[LAU] Routing Audio Around A Network

Jim Eastman vitruvius at lethargicrecords.com
Thu Apr 12 10:11:16 EDT 2007


Hey-

A friend of mine is having some issues moving audio around a network.
Me being not all that good at this stuff myself was at a loss as to
how to help him. I was hoping somebody here may be able to offer some
advice.

Thanks!


---------- Forwarded message ----------
Date: Apr 9, 2007 6:58 PM
Subject: Linux audio troubles.
To: vitruvius at notacon.org


I'm trying to move audio (from radios) between a desktop, which will
be on the roof, and my laptop, which will be in the consuite.  The
idea is to take a signal coming in the desktop's mic jack and make it
come out the laptop's speakers and vice versa.

A while back, I got this pretty much working (there was a bit of lag)
with something like

bunsen at laptop# nc -l -p 4242 > /dev/dsp
bunsen at desktop# nc -l -p 4243 > /dev/dsp
bunsen at desktop# nc laptop.example.tld 4242 < /dev/dsp
bunsen at laptop# nc desktop.example.tld 4243 < /dev/dsp

That worked with my Thinkpad T41 and an old small form factor K6/2-450
desktop, both running Ubuntu.  That desktop turned out to have some
flaky hardware, so I switched to an old, normal-sized Duron 850
machine running Debian.  Now when I try that, *wierd* shit happens.

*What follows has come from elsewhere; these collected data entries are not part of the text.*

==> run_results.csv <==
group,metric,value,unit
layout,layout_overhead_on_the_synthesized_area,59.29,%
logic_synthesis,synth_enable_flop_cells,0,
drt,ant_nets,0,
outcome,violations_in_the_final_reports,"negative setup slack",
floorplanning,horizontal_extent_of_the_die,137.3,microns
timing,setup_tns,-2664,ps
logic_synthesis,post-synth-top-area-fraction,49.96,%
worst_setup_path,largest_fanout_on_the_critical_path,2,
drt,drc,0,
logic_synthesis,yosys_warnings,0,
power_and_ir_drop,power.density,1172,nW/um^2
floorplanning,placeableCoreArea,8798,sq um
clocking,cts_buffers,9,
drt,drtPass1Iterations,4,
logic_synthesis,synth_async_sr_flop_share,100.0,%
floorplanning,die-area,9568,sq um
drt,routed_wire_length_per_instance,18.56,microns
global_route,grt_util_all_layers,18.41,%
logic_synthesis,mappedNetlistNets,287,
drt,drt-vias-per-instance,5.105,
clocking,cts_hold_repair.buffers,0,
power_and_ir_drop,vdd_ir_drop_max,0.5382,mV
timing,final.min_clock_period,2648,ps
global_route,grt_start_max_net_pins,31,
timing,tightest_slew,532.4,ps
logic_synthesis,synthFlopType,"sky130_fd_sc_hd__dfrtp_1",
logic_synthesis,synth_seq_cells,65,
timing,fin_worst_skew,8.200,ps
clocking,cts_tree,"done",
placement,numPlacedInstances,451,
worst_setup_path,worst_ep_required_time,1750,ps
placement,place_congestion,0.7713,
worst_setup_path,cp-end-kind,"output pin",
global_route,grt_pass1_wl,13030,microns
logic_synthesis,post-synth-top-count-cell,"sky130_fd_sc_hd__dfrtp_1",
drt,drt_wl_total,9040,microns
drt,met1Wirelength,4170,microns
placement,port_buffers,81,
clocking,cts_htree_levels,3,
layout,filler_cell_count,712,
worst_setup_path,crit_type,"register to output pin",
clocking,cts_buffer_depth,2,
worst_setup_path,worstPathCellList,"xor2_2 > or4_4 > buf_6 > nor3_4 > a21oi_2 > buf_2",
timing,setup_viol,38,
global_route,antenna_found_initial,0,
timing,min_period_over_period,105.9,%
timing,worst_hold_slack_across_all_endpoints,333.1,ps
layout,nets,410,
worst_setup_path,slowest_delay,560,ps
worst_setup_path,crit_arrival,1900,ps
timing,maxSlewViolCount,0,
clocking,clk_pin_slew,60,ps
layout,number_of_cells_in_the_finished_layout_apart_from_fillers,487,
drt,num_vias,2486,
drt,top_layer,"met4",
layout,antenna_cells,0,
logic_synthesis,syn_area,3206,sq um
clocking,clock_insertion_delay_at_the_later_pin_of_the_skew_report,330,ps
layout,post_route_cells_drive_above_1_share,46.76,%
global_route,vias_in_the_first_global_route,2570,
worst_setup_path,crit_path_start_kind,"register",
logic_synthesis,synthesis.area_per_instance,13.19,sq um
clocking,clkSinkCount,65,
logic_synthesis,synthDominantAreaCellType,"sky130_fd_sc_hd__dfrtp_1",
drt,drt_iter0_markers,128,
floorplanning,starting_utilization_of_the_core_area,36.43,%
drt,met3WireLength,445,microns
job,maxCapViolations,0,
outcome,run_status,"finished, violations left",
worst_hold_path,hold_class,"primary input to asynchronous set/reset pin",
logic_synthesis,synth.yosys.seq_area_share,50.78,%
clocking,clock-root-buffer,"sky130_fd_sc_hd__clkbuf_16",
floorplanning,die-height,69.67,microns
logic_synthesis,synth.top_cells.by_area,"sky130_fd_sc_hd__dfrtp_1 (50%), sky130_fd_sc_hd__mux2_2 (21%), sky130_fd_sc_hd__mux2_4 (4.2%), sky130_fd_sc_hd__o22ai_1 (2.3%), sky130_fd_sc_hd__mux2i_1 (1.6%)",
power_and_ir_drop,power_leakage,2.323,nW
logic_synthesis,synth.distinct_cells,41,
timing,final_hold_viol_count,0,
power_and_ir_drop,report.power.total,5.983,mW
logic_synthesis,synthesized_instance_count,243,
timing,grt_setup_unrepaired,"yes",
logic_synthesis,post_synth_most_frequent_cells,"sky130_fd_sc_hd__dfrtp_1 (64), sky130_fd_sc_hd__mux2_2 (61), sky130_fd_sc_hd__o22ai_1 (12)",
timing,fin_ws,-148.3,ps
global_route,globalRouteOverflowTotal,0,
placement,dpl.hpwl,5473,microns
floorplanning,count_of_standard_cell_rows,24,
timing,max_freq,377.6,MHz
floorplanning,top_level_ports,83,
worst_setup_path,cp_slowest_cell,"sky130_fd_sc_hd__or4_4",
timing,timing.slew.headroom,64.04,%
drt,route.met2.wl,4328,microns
`config.mk`:
```
export PLATFORM = sky130hd
export DESIGN_NAME = alu_share_arbiter
export DESIGN_NICKNAME = d
export VERILOG_FILES = /design/src/rtl/alu_share_arbiter.sv
export SDC_FILE = /design/constraint.sdc
export NUM_CORES = 1
export LEC_CHECK = 0
export ABC_AREA = 1
export BUFFER_PORTS_ARGS = -buffer_cell sky130_fd_sc_hd__buf_2
export CORE_ASPECT_RATIO = 2
export CORE_MARGIN = 2
export CORE_UTILIZATION = 49
export DETAILED_ROUTE_END_ITERATION = 8
export GPL_TIMING_DRIVEN = 1
export PLACE_DENSITY = 0.84
export SYNTH_ARGS = -nofsm -noshare
export SYNTH_HDL_FRONTEND = slang
export SYNTH_SLANG_ARGS = --single-unit
```
`constraint.sdc`:
```
create_clock -name clk -period 11.8 [get_ports clk]
set_input_delay 1.18 -clock clk [delete_from_list [all_inputs] [get_ports clk]]
set_output_delay 1.18 -clock clk [all_outputs]
set_load 0.01 [all_outputs]
```
`src/rtl/alu_share_arbiter.sv`:
```
// Two-requester arbiter sharing one single-cycle ALU and one response register.
// Optional macro ALU_ARB_FIXED_PRIO_EN: port 0 always wins contention (no round-robin pointer).
module alu_share_arbiter #(
  parameter int WIDTH = 32
) (
  input  logic             clk,
  input  logic             rst_n,
  input  logic             req_valid_0,
  output logic             req_ready_0,
  input  logic [WIDTH-1:0] req_a_0,
  input  logic [WIDTH-1:0] req_b_0,
  input  logic [3:0]       req_op_0,
  input  logic             req_valid_1,
  output logic             req_ready_1,
  input  logic [WIDTH-1:0] req_a_1,
  input  logic [WIDTH-1:0] req_b_1,
  input  logic [3:0]       req_op_1,
  output logic             rsp_valid_0,
  input  logic             rsp_ready_0,
  output logic             rsp_valid_1,
  input  logic             rsp_ready_1,
  output logic [WIDTH-1:0] rsp_result,
  output logic             rsp_zero
);

  logic             full;
  logic             owner;
  logic             grant_0;
  logic             grant_1;
  logic             drain;
  logic             room;
  logic             accept;
  logic             sel;
  logic [WIDTH-1:0] alu_a;
  logic [WIDTH-1:0] alu_b;
  logic [3:0]       alu_op;
  logic [WIDTH-1:0] alu_y;

`ifdef ALU_ARB_FIXED_PRIO_EN
  always_comb begin
    grant_0 = req_valid_0;
    grant_1 = req_valid_1 & !req_valid_0;
  end
`else
  logic ptr;

  always_comb begin
    grant_0 = req_valid_0 & (!req_valid_1 | !ptr);
    grant_1 = req_valid_1 & (!req_valid_0 | ptr);
  end

  // Pointer flips to the other port after every transfer so contention alternates.
  always_ff @(posedge clk or negedge rst_n) begin
    if (!rst_n) begin
      ptr <= 1'b0;
    end else if (accept) begin
      ptr <= !sel;
    end
  end
`endif

  // Draining the owner's response frees the register for a new accept in the same cycle.
  assign drain       = full & (owner ? rsp_ready_1 : rsp_ready_0);
  assign room        = !full | drain;
  assign req_ready_0 = rst_n & grant_0 & room;
  assign req_ready_1 = rst_n & grant_1 & room;
  assign accept      = (req_valid_0 & req_ready_0) | (req_valid_1 & req_ready_1);
  assign sel         = req_valid_1 & req_ready_1;

  assign alu_a  = sel ? req_a_1  : req_a_0;
  assign alu_b  = sel ? req_b_1  : req_b_0;
  assign alu_op = sel ? req_op_1 : req_op_0;

  always_comb begin
    alu_y = '0;
    case (alu_op)
      4'b0000: alu_y = alu_a & alu_b;
      4'b0001: alu_y = alu_a | alu_b;
      4'b0010: alu_y = alu_a + alu_b;
      4'b0110: alu_y = alu_a - alu_b;
      4'b1100: alu_y = ~(alu_a | alu_b);
      default: alu_y = '0;
    endcase
  end

  // Result and zero flag only change on accept, so they hold through a plain drain.
  always_ff @(posedge clk or negedge rst_n) begin
    if (!rst_n) begin
      full       <= 1'b0;
      owner      <= 1'b0;
      rsp_result <= '0;
      rsp_zero   <= 1'b0;
    end else if (accept) begin
      full       <= 1'b1;
      owner      <= sel;
      rsp_result <= alu_y;
      rsp_zero   <= (alu_y == '0);
    end else if (drain) begin
      full       <= 1'b0;
    end
  end

  assign rsp_valid_0 = full & !owner;
  assign rsp_valid_1 = full & owner;

endmodule

```
### Word level (Yosys, flattened, before mapping)

Index checks and enable logic that the tools add are counted.

* input port bits: 142
* output and inout bits: 37
* logic and storage cells: 45
* flip-flop bits (word level): 36

* bitwise gates (word level): 18
* add/sub/neg operators: 2
* reduce and logical (&&, ||, !) cells: 9
* multiplexer cells: 7
* equal/unequal tests: 4

Operators by type and width (count)
* case mux 32 bit (5 select lines): 1
* two-way mux 32 bit: 2
* adder 32 bit: 1
* AND 32 bit: 1
* zero test 32 bit: 1
* NOT 32 bit: 1
* OR 32 bit: 1
* subtractor 32 bit: 1
* AND 1 bit: 11
* zero test 1 bit: 6
* equality test 4 x 1 -> 1 bit (second input constant): 1
* equality test 4 x 2 -> 1 bit (second input constant): 1
* equality test 4 x 3 -> 1 bit (second input constant): 1
* equality test 4 bit (second input constant): 1
* zero test 4 bit: 1
* two-way mux 4 bit: 1
* OR 1 bit: 4
* two-way mux 1 bit: 3
* nonzero test 2 bit: 1

### Depth between registers and ports, before layout

Gate-level depths: netlist of run 1.

* depth after elaboration: 11
* depth in mapped cells: 36
* depth with buffers taken out: 33

### Worst setup path before layout of run 1

No wires, ideal clock.

* path type: input -> register
* from: in rst_n
* to: reg rsp_zero
* library setup time: 66 ps
* arrival time: 4493 ps
* stages: 31
* slack: 7242 ps
* path buffers: 1
* data required time: 11734 ps
* cell sequence: nand2_1 -> a21oi_4 -> nand2_4 -> buf_6 -> o21ai_2 -> ha_1 -> nand3_2 -> nor2_1 -> nand2_1 -> nor2_2 -> inv_1 -> o21ai_0 -> xor2_1 -> ha_1 -> nand2_1 -> inv_1 -> nand2_1 -> nand2_1 -> a21oi_1 -> nand2_1 -> a21oi_1 -> inv_1 -> a21oi_1 -> nand2_1 -> nand2_1 -> nor2_1 -> nor2_1 -> nand2_1 -> nor2_1 -> nand3_1 -> nand2_1

* cells in the longest elaborated chain, start to end: 8
* elaborated cells on any way between the ends: 22
* those cells by class: 2 x add/sub; 4 x eq/ne; 4 x mux; 10 x bitwise; 2 x reduce/logical

Ends and longest elaborated chain
* start, declared: line 7 `input logic rst_n,`
* branches (longest 8 deep; another with subtractor 32 bit)
* end signal, assigned: line 97 `rsp_zero <= (alu_y == '0);`
* end, declared: line 23 `output logic rsp_zero`

Several ways; the timed one is not identified.
A chain may end at the register's enable or synchronous reset.

### Worst setup path after layout of run 1

Ends and elaborated chain as after synthesis.

==> results of run 1 <==
-- per-layer routing --
metal / routed length (um) / part of all wire (%) / vias up / global-route usage [%]
met1: 9730 / 41 / 3742 / 39.0
met4: 1180 / 5.0 / 0 / 14.6
li1: - / - / 4315 / -
met5: 0 / 0 / - / 0
met3: 1660 / 7.0 / 60 / 2.27
met2: 11100 / 47 / 409 / 53.3
-- metrics by stage --
stage	instance area, um^2	power [mW]	utilization [%]	cells
6_report	7820	1.32	56.9	1565
5_1_grt	7820	1.45	56.9	1565
4_1_cts	7820	1.31	56.9	1565
3_5_place_dp	7670	1.17	55.8	1557
3_3_place_gp	7670	1.16	55.8	1557
2_1_floorplan	6820	0.905	-	1260
-- power by group through the flow --
stage | logic (mW) | clock network (mW) | registers [mW]
5_1_grt | 1.09 | 0.142 | 0.219
3_5_place_dp | 0.957 | 0 | 0.212
2_1_floorplan | 0.667 | 0 | 0.237
6_report | 0.976 | 0.132 | 0.211
4_1_cts | 0.963 | 0.134 | 0.211
3_3_place_gp | 0.945 | 0 | 0.210
-- state kept, by name (all words and copies together), names as in the netlist --
name,count
owner,1
full,1
rsp_result,32
rsp_zero,1
ptr,1
-- worst max-delay path: cells and delay by family --
family	cells	cell delay (ps)
buf+inv	3	890
compound gates	2	1140
simple gates	22	4100
xor+xnor	1	100
fa+ha+maj	1	360
-- cells by family (layout without fill, tap and decap cells) --
logic type               Yosys count  count (layout)  synth area share (%)
AO/OA/AOI/OAI                    136             136                  11.4
XOR/XNOR                          32              32                  4.11
adder cells (fa/ha/maj)           35              35                  6.53
buffers and inverters            195             343                  12.2
flip-flops                        36              36                  13.2
AND/OR/NAND/NOR                  826             826                  52.6
-- worst min-delay path by stage --
stage                           endpoint
after CTS                 rsp_result[25]
after floorplan           rsp_result[14]
after detailed placement  rsp_result[25]
final                     rsp_result[14]
after global placement    rsp_result[25]
after global routing      rsp_result[25]
-- layout make-up --
class,count,share of cell area (%)
Sequential cell,36,11.5
Clock buffer,6,1.78
Tap cell,157,2.51
Timing Repair Buffer,180,11.6
Inverter,155,7.44
Multi-Input combinational cell,1029,65.0
Clock inverter,2,0.128
-- layout by cell type, fill, tap and decap left out, types with 2 or more instances in the layout --
| cell | instances |
|---|---|
| buf_2 | 178 |
| nand3_1 | 129 |
| nand4_1 | 23 |
| o31ai_1 | 2 |
| nand3b_1 | 17 |
| nor4_1 | 6 |
| or2_2 | 8 |
| nor2_2 | 12 |
| xnor2_1 | 2 |
| nor2_1 | 142 |
| o21bai_1 | 3 |
| o311ai_0 | 2 |
| a31oi_1 | 7 |
| nand2_4 | 2 |
| clkinv_2 | 2 |
| a21boi_0 | 2 |
| nor3_1 | 8 |
| clkbuf_16 | 5 |
| buf_4 | 2 |
| o211ai_1 | 4 |
| inv_1 | 146 |
| o21ai_2 | 6 |
| a21o_1 | 4 |
| nand2_2 | 20 |
| o21ai_1 | 14 |
| o21ai_0 | 58 |
| xor2_1 | 30 |
| dfrtp_1 | 36 |
| a21oi_1 | 31 |
| inv_2 | 9 |
| ha_1 | 34 |
| nand2_1 | 450 |
==> impl_metrics.yaml, run 1 <==
clock_network:
  clockRootBuffer: "clkbuf_16"
  numCtsBuffers: 5
  clockBufferDepth: 2
  htreeDepth: 2
  cts_tree: "yes"
  cts_setup_buffers: 0
  clock_latency_ps: 280
  cts.sinks: 36
  cts_resized: 0
  postCtsHoldBufs: 0
  clk_pin_slew_worst_paths_ps: 50
timing:
  period_needed_ps: 7600
  period_share_pct: 64.4
  fin_ws_ps: 4200
  grt_setup_unrepaired: "no"
  finalClockSkew_ps: 4.79
  drv_slew: 0
  whs_ps: 477
  hold_viol: 0
  fmax_mhz: 132
  slew_headroom_pct: 27.0
  setup_viol: 0
  tns_ps: 0
  tightest_slew_ps: 1090
setup_path:
  reg2reg_slack_ps: 5440
  crit_path_start_kind: "input port"
  path_max_fanout: 85
  critPathSlowestCell: "a21oi_4"
  reg2reg_depth: 28
  cp-startpoint: "rst_n"
  r2r-end: "rsp_zero"
  cp.arrival_ps: 7810
  cp.required_ps: 12020
  crit_top_cell: "nand2_1"
  cp_slowest_stage_delay_ps: 860
  path_class: "input port to register"
  r2r_start: "owner"
  endpoint: "rsp_zero"
  critPathCaptureType: "register"
synthesis:
  synth_cell_type_count: 46
  synthesis.area_um2: 6820
  synth_area_leaders: "nand2_1 (25%), dfrtp_1 (13%), nand3_1 (9.5%)"
  synth.most_common_cell: "nand2_1"
  synth_edf_count: 0
  ys_async_sr_fraction_pct: 100
  yosys_warnings: 0
  synth_top_area_cell: "nand2_1"
  synth_common_cells: "nand2_1 (450), inv_1 (146), nor2_1 (143)"
  synth_fp_nets: 1437
  synth_cells: 1260
  yosysTopAreaCellShare_pct: 24.8
  ys_dominant_reg_cell: "dfrtp_1"
  ys_seq_area_share_pct: 13.2
  yosys_register_bits: 36
  synth_area_per_cell_um2: 5.41
floorplan:
  start_util_pct: 49.6
  rows: 61
  die_area_um2: 14900
  coreArea_um2: 13700
  fp.dieH_um: 171
  io_pins: 179
  chipWidth_um: 87.4
grt:
  grt_max_degree: 86
  antenna_found_initial: 0
  grt_first_pass_wirelength_mm: 36.8
  grt-ovfl-total: 0
  first_global_vias: 7613
  grt_use_total_pct: 31.2
route:
  drtIter0Drc: 667
  num_vias: 8526
  wl_per_cell_um: 15.1
  drc: 0
  ant_nets: 0
  drt_wl_total_mm: 23.7
  first_pass_iters: 6
  routed_via_density: 5.45
cells_and_area:
  fill_cells: 1417
  seq_area_um2: 901
  antenna_cells: 0
  multi_input_area_um2: 5080
  nNetsFinal: 1584
  syn2layout_area_growth_pct: 14.7
  drive_gt1_share_pct: 17.8
placement:
  gp_congestion: 0.970
  hpwl_mm: 19.8
  place_ws_ps: 3930
  port_buffers: 178
power_and_ir_drop:
  p_sw_share_pct: 56.1
  cellLeakagePower_nw: 4.71
  power.density_nw_per_um2: 169
  switchingPower_mw: 0.739
  clkPwrFrac_pct: 10.0
  p_int_mw: 0.579
  peakVddDrop_mv: 0.0892
  p_seq_share_pct: 16.0
  p_comb_share_pct: 74.0
min_path:
  hp-start: "rsp_result[14]"
  whs_path_depth: 2
  hp-class: "register to register"
run:
  maxCapViolCount: 0
run_status:
  status: "completed"
(Power assumes the default switching activity.)
==> run 2: changes to the inputs <==
- PLACE_DENSITY: 0.84 -> 0.87
- clock period: 11.8 -> 6.6 ns (I/O delays scaled with it)
==> run 2 against run 1 <==
Compared with the run above: critical path depth grew 3; register-to-register slack got worse by 4200 ps; via count rose by 0.87%; utilization grew 0.22 points; sequential power up 80%; flip-flop and latch count unchanged; critical path type unchanged; clock-buffer cell count unchanged; setup slack got worse by 3100 ps; first-iteration DRC count increased by 1.3%; non-clock buffer count rose by 6.
==> impl_metrics.yaml, run 2 (same netlist as run 1, synthesis figures left out) <==
cells_and_area:
  nNetsFinal: 1590
  antenna_cells: 0
  layout_common_cells: "nand2_1 (450), buf_2 (178), inv_1 (146), nor2_1 (142), nand3_1 (129)"
  mostFrequentLayoutCell: "nand2_1"
  largest_reg_flops: 32
  syn2layout_area_growth_pct: 15.1
  design_area_um2: 7850
  final_util_pct: 57.1
  stdcell_count: 1570
  drive_gt1_share_pct: 18.0
  regMostFlops: "rsp_result"
min_path:
  hp-class: "input port to async pin"
clock_network:
  clockRootBuffer: "clkbuf_16"
  clockBufferDepth: 2
  numCtsBuffers: 5
  cts.sinks: 36
  cts_resized: 0
  clock_latency_ps: 280
  clk_pin_slew_worst_paths_ps: 50
  postCtsHoldBufs: 0
  cts_setup_buffers: 0
  cts_tree: "yes"
  htreeDepth: 2
setup_path:
  cp_slowest_stage_delay_ps: 430
  reg2reg_depth: 31
  critPathCaptureType: "register"
  crit_path_start_kind: "input port"
  r2r_start: "ptr"
  reg2reg_slack_ps: 1270
  critPathSlowestCell: "a21oi_4"
  r2r-end: "rsp_zero"
  path_max_fanout: 59
  path_class: "input port to register"
  crit_top_cell: "nand2_1"
  cp.arrival_ps: 5680
  cp_top_family: "simple AND/OR/NAND/NOR gates"
  cp_num_buf_inv: 4
  cp.required_ps: 6820
grt:
  grt_use_total_pct: 31.2
  grt_max_degree: 60
  grt-ovfl-total: 0
  grt_use_met3_pct: 2.12
  grt_first_pass_wirelength_mm: 36.9
  first_global_vias: 7825
  antenna_found_initial: 0
  busiest_layer: "met2"
  globalRouteMet2Util_pct: 52.6
  use_met1_pct: 38.9
placement:
  port_buffers: 178
  placed_area_um2: 7710
  gp_congestion: 1.01
  hpwl_mm: 19.7
  dpl.cell_count: 1563
timing:
  tightest_slew_ps: 1010
  grt_setup_unrepaired: "no"
  fmax_mhz: 183
  setup_viol: 0
  hold_viol: 0
  drv_slew: 0
  period_share_pct: 82.8
  finalClockSkew_ps: 4.81
  period_needed_ps: 5460
  slew_headroom_pct: 32.3
  tns_ps: 0
power_and_ir_drop:
  cellLeakagePower_nw: 4.73
  power.density_nw_per_um2: 298
  power_mw: 2.34
  peakVddDrop_mv: 0.133
floorplan:
  chipWidth_um: 87.4
  start_util_pct: 49.6
  fp.dieH_um: 171
  rows: 61
  die_area_um2: 14900
  io_pins: 179
  coreArea_um2: 13700
route:
  drt_wl_total_mm: 23.4
  ant_nets: 0
  wl_per_cell_um: 14.9
  drc: 0
  first_pass_iters: 5
  drtIter0Drc: 676
  routed_via_density: 5.48
  num_vias: 8600
run_status:
  status: "completed"
run:
  maxCapViolCount: 0
-- run 2: changes by cell type in the layout (fill, tap and decap cells not counted) --
cell      delta
clkbuf_1     +1
clkinv_2     -1
buf_4        +6
clkbuf_8     -1
-- run 2: through the flow --
step / hold slack, ps / setup WS [ps]
2_1_floorplan: 364 / 2560
3_3_place_gp: 460 / 1030
3_5_place_dp: 467 / 967
4_1_cts: 438 / 1240
5_1_grt: 464 / 719
6_report: 420 / 1140
-- run 2: area by class of cell --
| cell class | instances | area [um^2] |
|---|---|---|
| clock buffers | 6 | 129 |
| clock inverters | 1 | 5.00 |
| fillers | 1375 | 5890 |
| inverters | 155 | 582 |
| multi-input cells | 1029 | 5080 |
| flip-flops and latches | 36 | 901 |
| well taps | 157 | 196 |
| repair buffers | 186 | 951 |
-- run 2: how the worst max path moves through the flow --
stage           from        to  slack, ps  cells past startpoint
5_1_grt        rst_n  rsp_zero        720                     32
3_5_place_dp   rst_n  rsp_zero        970                     32
3_3_place_gp   rst_n  rsp_zero       1030                     32
4_1_cts        rst_n  rsp_zero       1240                     32
2_1_floorplan  rst_n  rsp_zero       2560                     31
6_report       rst_n  rsp_zero       1140                     32
-- run 2: power by group --
part           internal [mW]  switching (mW)  leakage, nW
Clock                  0.137          0.0839       0.0667
Combinational          0.571            1.17         4.19
Sequential             0.323          0.0571        0.468
-- run 2: layer usage --
| metal | vias up | share of wire, % |
|---|---|---|
| li1 | 4325 | - |
| met2 | 444 | 46 |
| met3 | 70 | 7.4 |
| met4 | 0 | 5.3 |
| met5 | - | 0 |
| met1 | 3761 | 41 |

I had the two machines next to each other, network cards wired
together.  I ran those commands, and started making sounds into the
laptop's microphone, while listening to headphones plugged into the
desktop.  I'd hear background noise, then a bit of whatever sound I'd
recently made near the mic, looped a few times, then back to
background noise.

I dunno if this has something to do with configuration, drivers,
hardware, or waving the dead chicken over the computer in the wrong
pattern.  If you know how to fix it, or know of a better way to move
that sound across the network, I'd appreciate the advice.